Each separate argument denotes a group of queues that have to be processed by a
Sidekiq process. Multiple queues can be processed by the same process by
separating them with a comma instead of a space.

Instead of a queue, a queue namespace can also be provided, to have the process
automatically listen on all queues in that namespace without needing to
explicitly list all the queue names. For more information about queue namespaces,
see the relevant section in the
[Sidekiq style guide](../../development/sidekiq_style_guide.md#queue-namespaces).

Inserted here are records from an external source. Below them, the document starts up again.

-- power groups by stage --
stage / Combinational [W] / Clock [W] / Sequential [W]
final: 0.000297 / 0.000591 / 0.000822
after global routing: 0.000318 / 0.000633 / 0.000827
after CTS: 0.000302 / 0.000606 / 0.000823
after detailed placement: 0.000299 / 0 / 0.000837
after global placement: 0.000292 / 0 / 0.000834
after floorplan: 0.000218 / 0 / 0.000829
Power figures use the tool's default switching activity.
File: config.mk
export PLATFORM = sky130hd
export DESIGN_NAME = usvg_div_cell
export DESIGN_NICKNAME = d
export VERILOG_FILES = /design/src/hw/rtl/usvg_pkg.sv /design/src/hw/rtl/usvg_div_cell.sv
export SDC_FILE = /design/constraint.sdc
export NUM_CORES = 1
export LEC_CHECK = 0
export BUFFER_PORTS_ARGS = -buffer_cell sky130_fd_sc_hd__clkbuf_2
export CAP_MARGIN = 5
export CORE_AREA = 2 2 180 182
export CTS_BUF_LIST = sky130_fd_sc_hd__clkbuf_4
export DETAILED_ROUTE_END_ITERATION = 10
export DIE_AREA = 0 0 182 184
export GPL_TIMING_DRIVEN = 0
export PLACE_DENSITY = 0.54
export SYNTH_ARGS = -nofsm -noshare
export SYNTH_HDL_FRONTEND = slang
export SYNTH_SLANG_ARGS = --single-unit
File: constraint.sdc
create_clock -name i_clk -period 4.5 [get_ports i_clk]
set_input_delay 0.225 -clock i_clk [delete_from_list [all_inputs] [get_ports i_clk]]
set_output_delay 0.225 -clock i_clk [all_outputs]
set_load 0.02 [all_outputs]
File: src/hw/rtl/usvg_pkg.sv
// Shared types, constants and helper functions for the UV sphere vertex generator.
// Depends on nothing; every other file of the block imports it.
package usvg_pkg;

    localparam int MAX_DIVISIONS   = 256;
    localparam int COORD_FRAC_BITS = 14;
    localparam int XY_SHIFT        = 60 - COORD_FRAC_BITS;
    localparam int Z_SHIFT         = 30 - COORD_FRAC_BITS;
    localparam int DIV_STEPS       = 32;
    localparam int TRIG_STEPS      = 6;
    localparam int VERTS_PER_CELL  = 6;

    localparam logic [30:0] Q30_ONE   = 31'h4000_0000;
    localparam logic [15:0] COORD_ONE = 16'(1 << COORD_FRAC_BITS);

    // Horner coefficients of the sine polynomial, Q30, innermost first.
    localparam logic [30:0] T_INIT = 31'd172272;
    localparam logic [3:0][30:0] HORNER_COEF = {
        31'd1686629713, 31'd693598668, 31'd85569306, 31'd5026995
    };

    // Bit k tells which ring (layer) and which azimuth vertex k uses.
    localparam logic [5:0] RING_OF = 6'b110100;
    localparam logic [5:0] DIR_OF  = 6'b010110;
    localparam logic [2:0] LAST_VERT = 3'(VERTS_PER_CELL - 1);

    typedef enum logic [2:0] {
        CFG_SLICE_COUNT,
        CFG_LAYER_COUNT,
        CFG_COLOR_RED,
        CFG_COLOR_GREEN,
        CFG_COLOR_BLUE,
        CFG_COLOR_ALPHA
    } t_cfg_index;

    typedef enum logic [1:0] {
        OP_SQUARE,
        OP_HORNER,
        OP_FINAL
    } t_trig_op;

    // Division chain payload: four phase divisions, one per lane.
    typedef struct packed {
        logic              bad;
        logic [18:0]       base;
        logic [3:0][9:0]   den;
        logic [3:0][9:0]   rem;
        logic [3:0][31:0]  acc;
    } t_div;

    // Sine chain payload: eight sine/cosine evaluations, one per lane.
    // Lanes: 0,1 ring radius; 2,3 z; 4,5 cosine of azimuth; 6,7 sine of azimuth.
    typedef struct packed {
        logic              bad;
        logic [18:0]       base;
        logic [7:0]        neg;
        logic [7:0][30:0]  x;
        logic [7:0][30:0]  x2;
        logic [7:0][30:0]  t;
    } t_trig;

    typedef struct packed {
        logic        neg;
        logic [30:0] x;
    } t_fold;

    // Fold a turn phase into a quarter turn argument and a sign.
    function automatic t_fold f_fold(input logic [31:0] p, input logic use_cos);
        logic [31:0] q;
        t_fold       f;
        q     = use_cos ? (p + 32'h4000_0000) : p;
        f.neg = q[31];
        f.x   = q[30] ? (Q30_ONE - {1'b0, q[29:0]}) : {1'b0, q[29:0]};
        return f;
    endfunction

    // Round half up in magnitude, limit to 1.0, apply the sign.
    function automatic logic [15:0] f_coord_xy(input logic [61:0] p, input logic neg);
        logic [62:0] s;
        logic [62:0] v;
        logic [15:0] m;
        s = {1'b0, p} + (63'd1 << (XY_SHIFT - 1));
        v = s >> XY_SHIFT;
        m = (v > {47'd0, COORD_ONE}) ? COORD_ONE : v[15:0];
        return neg ? (16'd0 - m) : m;
    endfunction

    function automatic logic [15:0] f_coord_z(input logic [30:0] z, input logic neg);
        logic [31:0] s;
        logic [31:0] v;
        logic [15:0] m;
        s = {1'b0, z} + (32'd1 << (Z_SHIFT - 1));
        v = s >> Z_SHIFT;
        m = (v > {16'd0, COORD_ONE}) ? COORD_ONE : v[15:0];
        return neg ? (16'd0 - m) : m;
    endfunction

endpackage

File: src/hw/rtl/usvg_div_cell.sv
// One restoring division step for the four phase lanes, registered.
// Depends on usvg_pkg for the t_div payload type.
module usvg_div_cell
    import usvg_pkg::*;
(
    input  logic i_clk,
    input  logic i_rst_n,
    input  logic i_en,
    input  logic i_valid,
    input  t_div i_data,
    output logic o_valid,
    output t_div o_data
);

    logic [3:0][10:0] w_trial;
    t_div             n_data;
    logic             r_valid;
    t_div             r_data;

    // Shift the next dividend bit into the remainder and the quotient bit into acc.
    always_comb begin
        n_data = i_data;
        for (int l = 0; l < 4; l++) begin
            w_trial[l] = {i_data.rem[l], i_data.acc[l][31]};
            if (w_trial[l] >= {1'b0, i_data.den[l]}) begin
                n_data.rem[l] = 10'(w_trial[l] - {1'b0, i_data.den[l]});
                n_data.acc[l] = {i_data.acc[l][30:0], 1'b1};
            end else begin
                n_data.rem[l] = w_trial[l][9:0];
                n_data.acc[l] = {i_data.acc[l][30:0], 1'b0};
            end
        end
    end

    always_ff @(posedge i_clk) begin
        if (!i_rst_n) begin
            r_valid <= 1'b0;
        end else if (i_en) begin
            r_valid <= i_valid;
        end
    end

    always_ff @(posedge i_clk) begin
        if (i_en) begin
            r_data <= n_data;
        end
    end

    assign o_valid = r_valid;
    assign o_data  = r_data;

endmodule

Yosys cells after proc, flatten, opt, wreduce, memory -nomap -nowiden --
Index checks and enable logic that the tools add are counted.
Cells by class: order comparisons 4, add/subtract/negate cells 4, mux-type cells 8
Operators by type and width (count):
- 11-bit by 10-bit >= comparator with 1-bit output | 4
- 10-bit 2-to-1 mux | 4
- 10-bit subtractor | 4
- 1-bit 2-to-1 mux | 4
Storage, ports and cells: bits in registers 229

Logic depth before layout (Yosys ltp) --
word-level depth 2, gate-level depth with buffers 9

Least setup slack after synthesis --
OpenSTA, ideal clock, no wires.
kind input -> register, start point input port i_data[31] in the netlist's numbering, end point register r_data, in the netlist o_data[136], data pin, stages 9, setup slack 2411 ps, required time 4240 ps, arrival 1829 ps, path through inv_1 > ha_1 > inv_1 > fa_1 > a211oi_1 > o21bai_1 > a221oi_1 > xnor2_1 > mux2_4
RTL lines:
- start, declared | RTL line usvg_div_cell.sv:10 | input t_div i_data,
- end signal, assigned | RTL line usvg_div_cell.sv:45 | r_data <= n_data;
- end, declared | RTL line usvg_div_cell.sv:18 | t_div r_data;

==> impl_metrics.csv <==
group,metric,value,unit
drt,ant_nets,0,
sta,layout_worst_path_cycle_share,52.37,%
drt,drc_errors,0,
power_and_ir_drop,power,5960,uW
worst_setup_path,worstPathArrival,2.80,ns
finish,layout.nets,1579,
synthesis,synth.most_common_cell,"edfxtp_1",
clock_network,cts_resized,0,
worst_setup_path,cp-start-kind,"input pin",
synthesis,netlist_area,9355,sq um
synthesis,synth_cell_types,38,
synthesis,synthArstFlopShare,0,%
placed_design,place.gp.congestion,0.8332,
sta,clock.fmax,424.4,MHz
synthesis,syn_area_per_cell,17.55,sq um
die,rows,65,
grt,antenna_found_initial,3,
power_and_ir_drop,leakage,0.007002,uW
clock_network,cts_buffer_depth,3,
synthesis,synth_enable_flop_cells,228,
synthesis,synth_seq_area_share,73.40,%
placed_design,hpwl,20460,um
worst_setup_path,required,4.95,ns
drt,wire_per_inst,16.26,um
grt,grt_pass1_vias,8076,
die,start_util,29.80,%
synthesis,ys_top_cells_by_area,"edfxtp_1, ha_1, mux2_4",
synthesis,yosysWarnings,0,
placed_design,dp_cells,1397,
drt,vias,7504,
grt,grt_pass1_wl,43030,um
drt,via_per_inst,4.273,
worst_setup_path,endpoint_kind,"register",
finish,drive_gt1_share,45.85,%
worst_setup_path,path_class,"in2reg",
worst_setup_path,r2r_start,"o_valid",
die,core-area,31390,sq um
sta,tightest_slew,0.6597,ns
clock_network,clock_sinks,229,
die,die_area,33490,sq um
synthesis,synth_commonest_cells,"edfxtp_1, inv_1, ha_1, mux2_4, a21oi_1",
sta,final.min_clock_period,2.357,ns
drt,firstDrtPassIters,4,
sta,finalClockSkew,0,ns
sta,slew_headroom,56.02,%
sta,setup_violations,0,
drt,drt_iter0_markers,357,
clock_network,cts_made_buffers,69,
clock_network,cts_tree,"yes",
worst_setup_path,crit_start,"i_data[185]",
drt,drt-total-wl,28560,um
synthesis,syn-num-nets,809,
sta,drv_slew,0,
sta,hold_violations,0,
die,die_y,184,um
finish,finalNonFillerCells,1756,
finish,final_util,49.47,%
placed_design,port_buffers,460,
clock_network,clock_latency,0.68,ns
job,drv_cap,0,
synthesis,ys_seq_elements,229,
sta,whs,0.1415,ns
power_and_ir_drop,power_density,383.8,nW/um^2
sta,tns,0,ns
synthesis,synthCells,533,
power_and_ir_drop,ir_worst_vdd,0.0002670,V
die,die_w,182,um
synthesis,synth_ff_type,"edfxtp_1",
grt,gr-total-overflow,0,
sta,rsz0062_at_grt,"no",
worst_setup_path,path_max_fanout,5,
die,ios,461,
outcome,status,"completed",
synthesis,synth_top_area_share,73.18,%
synthesis,yosys.area.top_type,"edfxtp_1",
grt,grt_max_degree,119,
clock_network,path_clk_slew,0.07,ns
worst_hold_path,hold_path_class,"in2reg",
grt,grt.total_usage,16.90,%
worst_hold_path,min_from,"i_data[167]",
clock_network,htree_levels,3,
finish,area_growth,65.99,%
clock_network,ctsRootBufferMaster,"clkbuf_4",
-- area by class of cell --
cell class                      instances  area, sq um
Sequential cell                       229         6867
Multi-Input combinational cell        252         2276
Inverter                               52        212.7
Clock inverter                         20        186.4
Timing Repair Buffer                  699         4738
Fill cell                            2795        15860
Clock buffer                           98        735.7
Antenna cell                            4        10.01
Tap cell                              402        503.0
-- critical path: stages --
cell and delay, ns:
dlygate4sd3_1 0.54, clkbuf_2 0.16, inv_1 0.05, ha_1 0.36, nand3_1 0.16, nor4_1 0.36
nor4_1 0.12, o21a_4 0.16, mux2i_1 0.11, dlygate4sd3_1 0.55
-- cell families after synthesis --
group	after synthesis	synth area share, %
flip-flops	229	73.40
AO/OA/AOI/OAI	78	6.393
XOR/XNOR	28	2.621
AND/OR/NAND/NOR	65	3.598
adder cells (fa/ha/maj)	44	6.206
buffers and inverters	52	2.274
multiplexers	37	5.510
-- power by group --
| group | total (uW) | leakage, uW | switching [uW] | internal (uW) |
|---|---|---|---|---|
| logic | 1200 | 0.00422 | 657 | 539 |
| clock network | 2130 | 0.000541 | 902 | 1230 |
| registers | 2630 | 0.00224 | 52.4 | 2580 |
-- repair_timing --
action | 4_1_cts | 5_1_grt
endpoints found under the hold margin | 237 | 0
hold buffers | 237 | 0
buffers inserted | 0 | 0
-- worst paths after layout --
path / to / slack (ns) / depth (start not counted)
hold reg to reg: o_valid / 1.06 / 3
setup reg to reg: o_valid / 3.35 / 3
setup / recovery: o_data[138] / 2.14 / 10
hold / removal: o_data[96] / 0.14 / 5
-- per-stage QoR --
stage | area (sq um) | setup WS [ns]
floorplan | 9355 | 2.411
global placement | 12160 | -0.5335
detailed placement | 12220 | 2.102
CTS | 15520 | 2.275
global route | 15530 | 2.081
finish | 15530 | 2.143
-- per-layer routing --
layer / up-vias / routed length [um] / part of all wire [%] / track usage, %
li1: 3631 / - / - / -
met1: 3518 / 11360 / 40 / 19.07
met2: 289 / 14330 / 50 / 28.64
met3: 66 / 1905 / 6.7 / 5.903
met4: 0 / 965 / 3.4 / 8.194
met5: - / 0 / 0 / 0
-- registers in the layout, summed over array words and instances, names as in the netlist --
register,flops
o_data,228
o_valid,1
-- cells in the final DEF, fill, tap and decap left out, types with 11 or more instances in the layout --
cell type and count:
clkbuf_4 98, xnor2_1 20, dlygate4sd3_1 237, ha_1 40, a21oi_1 21, edfxtp_1 228, inv_1 48, clkinv_1 11
nor2_1 13, nand2_1 20, clkbuf_2 459, mux2_4 28
(Power assumes the default switching activity.)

For example, say you want to start 2 extra processes: one to process the
`process_commit` queue, and one to process the `post_receive` queue. This can be
done as follows:

```shell
/opt/gitlab/embedded/service/gitlab-rails/bin/sidekiq-cluster process_commit post_receive
```

If you instead want to start one process processing both queues, you'd use the
following syntax:

```shell
/opt/gitlab/embedded/service/gitlab-rails/bin/sidekiq-cluster process_commit,post_receive
```

If you want to have one Sidekiq process dealing with the `process_commit` and
`post_receive` queues, and one process to process the `gitlab_shell` queue,
you'd use the following:

```shell
/opt/gitlab/embedded/service/gitlab-rails/bin/sidekiq-cluster process_commit,post_receive gitlab_shell
```

### Monitor the `sidekiq-cluster` command

The `sidekiq-cluster` command will not terminate once it has started the desired
amount of Sidekiq processes. Instead, the process will continue running and
forward any signals to the child processes. This makes it easy to stop all
Sidekiq processes as you simply send a signal to the `sidekiq-cluster` process,
instead of having to send it to the individual processes.

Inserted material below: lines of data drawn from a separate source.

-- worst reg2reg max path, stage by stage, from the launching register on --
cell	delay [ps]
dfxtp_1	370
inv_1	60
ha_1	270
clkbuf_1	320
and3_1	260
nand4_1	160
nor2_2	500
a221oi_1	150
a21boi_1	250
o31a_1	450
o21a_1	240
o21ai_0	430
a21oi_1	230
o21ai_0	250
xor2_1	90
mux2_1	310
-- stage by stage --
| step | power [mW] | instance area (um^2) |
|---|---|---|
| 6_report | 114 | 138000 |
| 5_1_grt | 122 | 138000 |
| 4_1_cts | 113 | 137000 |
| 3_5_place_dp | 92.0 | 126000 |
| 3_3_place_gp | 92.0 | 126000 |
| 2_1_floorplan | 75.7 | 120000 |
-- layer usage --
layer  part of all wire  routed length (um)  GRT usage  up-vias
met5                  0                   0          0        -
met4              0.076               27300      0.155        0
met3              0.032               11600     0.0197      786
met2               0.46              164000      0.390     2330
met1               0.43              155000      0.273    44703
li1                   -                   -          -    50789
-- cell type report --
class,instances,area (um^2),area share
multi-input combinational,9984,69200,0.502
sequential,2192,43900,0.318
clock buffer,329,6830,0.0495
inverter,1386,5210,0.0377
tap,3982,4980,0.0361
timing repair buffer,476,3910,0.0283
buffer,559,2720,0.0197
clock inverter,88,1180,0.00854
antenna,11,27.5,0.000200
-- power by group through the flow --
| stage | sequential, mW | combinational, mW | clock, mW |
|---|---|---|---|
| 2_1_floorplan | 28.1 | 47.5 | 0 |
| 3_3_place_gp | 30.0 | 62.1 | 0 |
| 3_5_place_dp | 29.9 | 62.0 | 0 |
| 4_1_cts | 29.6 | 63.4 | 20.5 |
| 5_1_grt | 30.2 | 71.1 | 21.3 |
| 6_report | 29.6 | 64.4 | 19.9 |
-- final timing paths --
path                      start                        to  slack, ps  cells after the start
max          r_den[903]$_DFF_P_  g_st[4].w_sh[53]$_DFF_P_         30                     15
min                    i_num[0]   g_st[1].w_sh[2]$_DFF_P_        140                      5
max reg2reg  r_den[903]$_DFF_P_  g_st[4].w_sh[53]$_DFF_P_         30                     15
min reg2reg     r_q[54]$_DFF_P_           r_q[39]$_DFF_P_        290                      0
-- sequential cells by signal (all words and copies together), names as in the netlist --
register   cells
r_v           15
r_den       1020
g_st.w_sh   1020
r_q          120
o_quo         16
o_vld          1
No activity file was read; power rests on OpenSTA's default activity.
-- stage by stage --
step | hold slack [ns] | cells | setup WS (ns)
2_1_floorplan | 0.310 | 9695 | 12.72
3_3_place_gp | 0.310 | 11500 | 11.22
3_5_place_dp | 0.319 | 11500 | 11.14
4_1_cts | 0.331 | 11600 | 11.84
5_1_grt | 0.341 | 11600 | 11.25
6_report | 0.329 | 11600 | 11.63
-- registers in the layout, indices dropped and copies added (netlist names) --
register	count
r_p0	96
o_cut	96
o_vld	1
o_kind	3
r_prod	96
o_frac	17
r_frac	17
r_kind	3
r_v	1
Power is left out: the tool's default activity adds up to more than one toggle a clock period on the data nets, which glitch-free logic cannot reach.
==> config.mk <==
export PLATFORM = sky130hd
export DESIGN_NAME = launch_detector
export DESIGN_NICKNAME = d
export VERILOG_FILES = /design/src/ld_pkg.sv /design/src/ld_regs.sv /design/src/ld_datapath.sv /design/src/ld_ctrl.sv /design/src/launch_detector.sv
export SDC_FILE = /design/constraint.sdc
export NUM_CORES = 2
export LEC_CHECK = 0
export BUFFER_PORTS_ARGS = -buffer_cell sky130_fd_sc_hd__buf_2
export CAP_MARGIN = 20
export CORE_ASPECT_RATIO = 0.5
export CORE_MARGIN = 2
export CORE_UTILIZATION = 30
export CTS_CLUSTER_DIAMETER = 60
export DETAILED_ROUTE_END_ITERATION = 8
export PLACE_DENSITY = 0.45
export SLEW_MARGIN = 40
export SYNTH_ARGS = -nofsm -noshare
export SYNTH_HDL_FRONTEND = slang
export SYNTH_HIERARCHICAL = 1
export SYNTH_SLANG_ARGS = --single-unit
==> constraint.sdc <==
create_clock -name clk -period 24.8 [get_ports clk]
set_input_delay 4.96 -clock clk [delete_from_list [all_inputs] [get_ports clk]]
set_output_delay 4.96 -clock clk [all_outputs]
set_load 0.005 [all_outputs]
[config.mk]
export PLATFORM = sky130hd
export DESIGN_NAME = bmd_ctrl
export DESIGN_NICKNAME = d
export VERILOG_FILES = /design/src/hw/rtl/bmd_pkg.sv /design/src/hw/rtl/bmd_ctrl.sv
export SDC_FILE = /design/constraint.sdc
export NUM_CORES = 1
export LEC_CHECK = 0
export BUFFER_PORTS_ARGS = -buffer_cell sky130_fd_sc_hd__buf_2
export CAP_MARGIN = 25
export CORE_AREA = 2 2 39 41
export DETAILED_ROUTE_END_ITERATION = 10
export DIE_AREA = 0 0 41 43
export GPL_TIMING_DRIVEN = 1
export HOLD_SLACK_MARGIN = 0.03
export PLACE_DENSITY = 0.69
export SETUP_SLACK_MARGIN = 0.1
export SLEW_MARGIN = 10
export SYNTH_ARGS = -nofsm -noshare
export SYNTH_HDL_FRONTEND = slang
export SYNTH_SLANG_ARGS = --single-unit
[constraint.sdc]
create_clock -name clock -period 1.4 [get_ports clock]
set_clock_uncertainty 0.1 [all_clocks]
set_input_delay 0.28 -clock clock [delete_from_list [all_inputs] [get_ports clock]]
set_output_delay 0.28 -clock clock [all_outputs]
set_load 0.03 [all_outputs]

If the `sidekiq-cluster` process crashes or receives a `SIGKILL`, the child
processes will terminate themselves after a few seconds. This ensures you don't
end up with zombie Sidekiq processes.

All of this makes monitoring the processes fairly easy. Simply hook up
`sidekiq-cluster` to your supervisor of choice (for example, runit) and you're good to
go.

If a child process died the `sidekiq-cluster` command will signal all remaining
process to terminate, then terminate itself. This removes the need for
`sidekiq-cluster` to re-implement complex process monitoring/restarting code.
Instead you should make sure your supervisor restarts the `sidekiq-cluster`
process whenever necessary.

### PID files

The `sidekiq-cluster` command can store its PID in a file. By default no PID
file is written, but this can be changed by passing the `--pidfile` option to
`sidekiq-cluster`. For example:

```shell
/opt/gitlab/embedded/service/gitlab-rails/bin/sidekiq-cluster --pidfile /var/run/gitlab/sidekiq_cluster.pid process_commit
```

Keep in mind that the PID file will contain the PID of the `sidekiq-cluster`
command and not the PID(s) of the started Sidekiq processes.

### Environment

The Rails environment can be set by passing the `--environment` flag to the
`sidekiq-cluster` command, or by setting `RAILS_ENV` to a non-empty value. The
default value can be found in `/opt/gitlab/etc/gitlab-rails/env/RAILS_ENV`.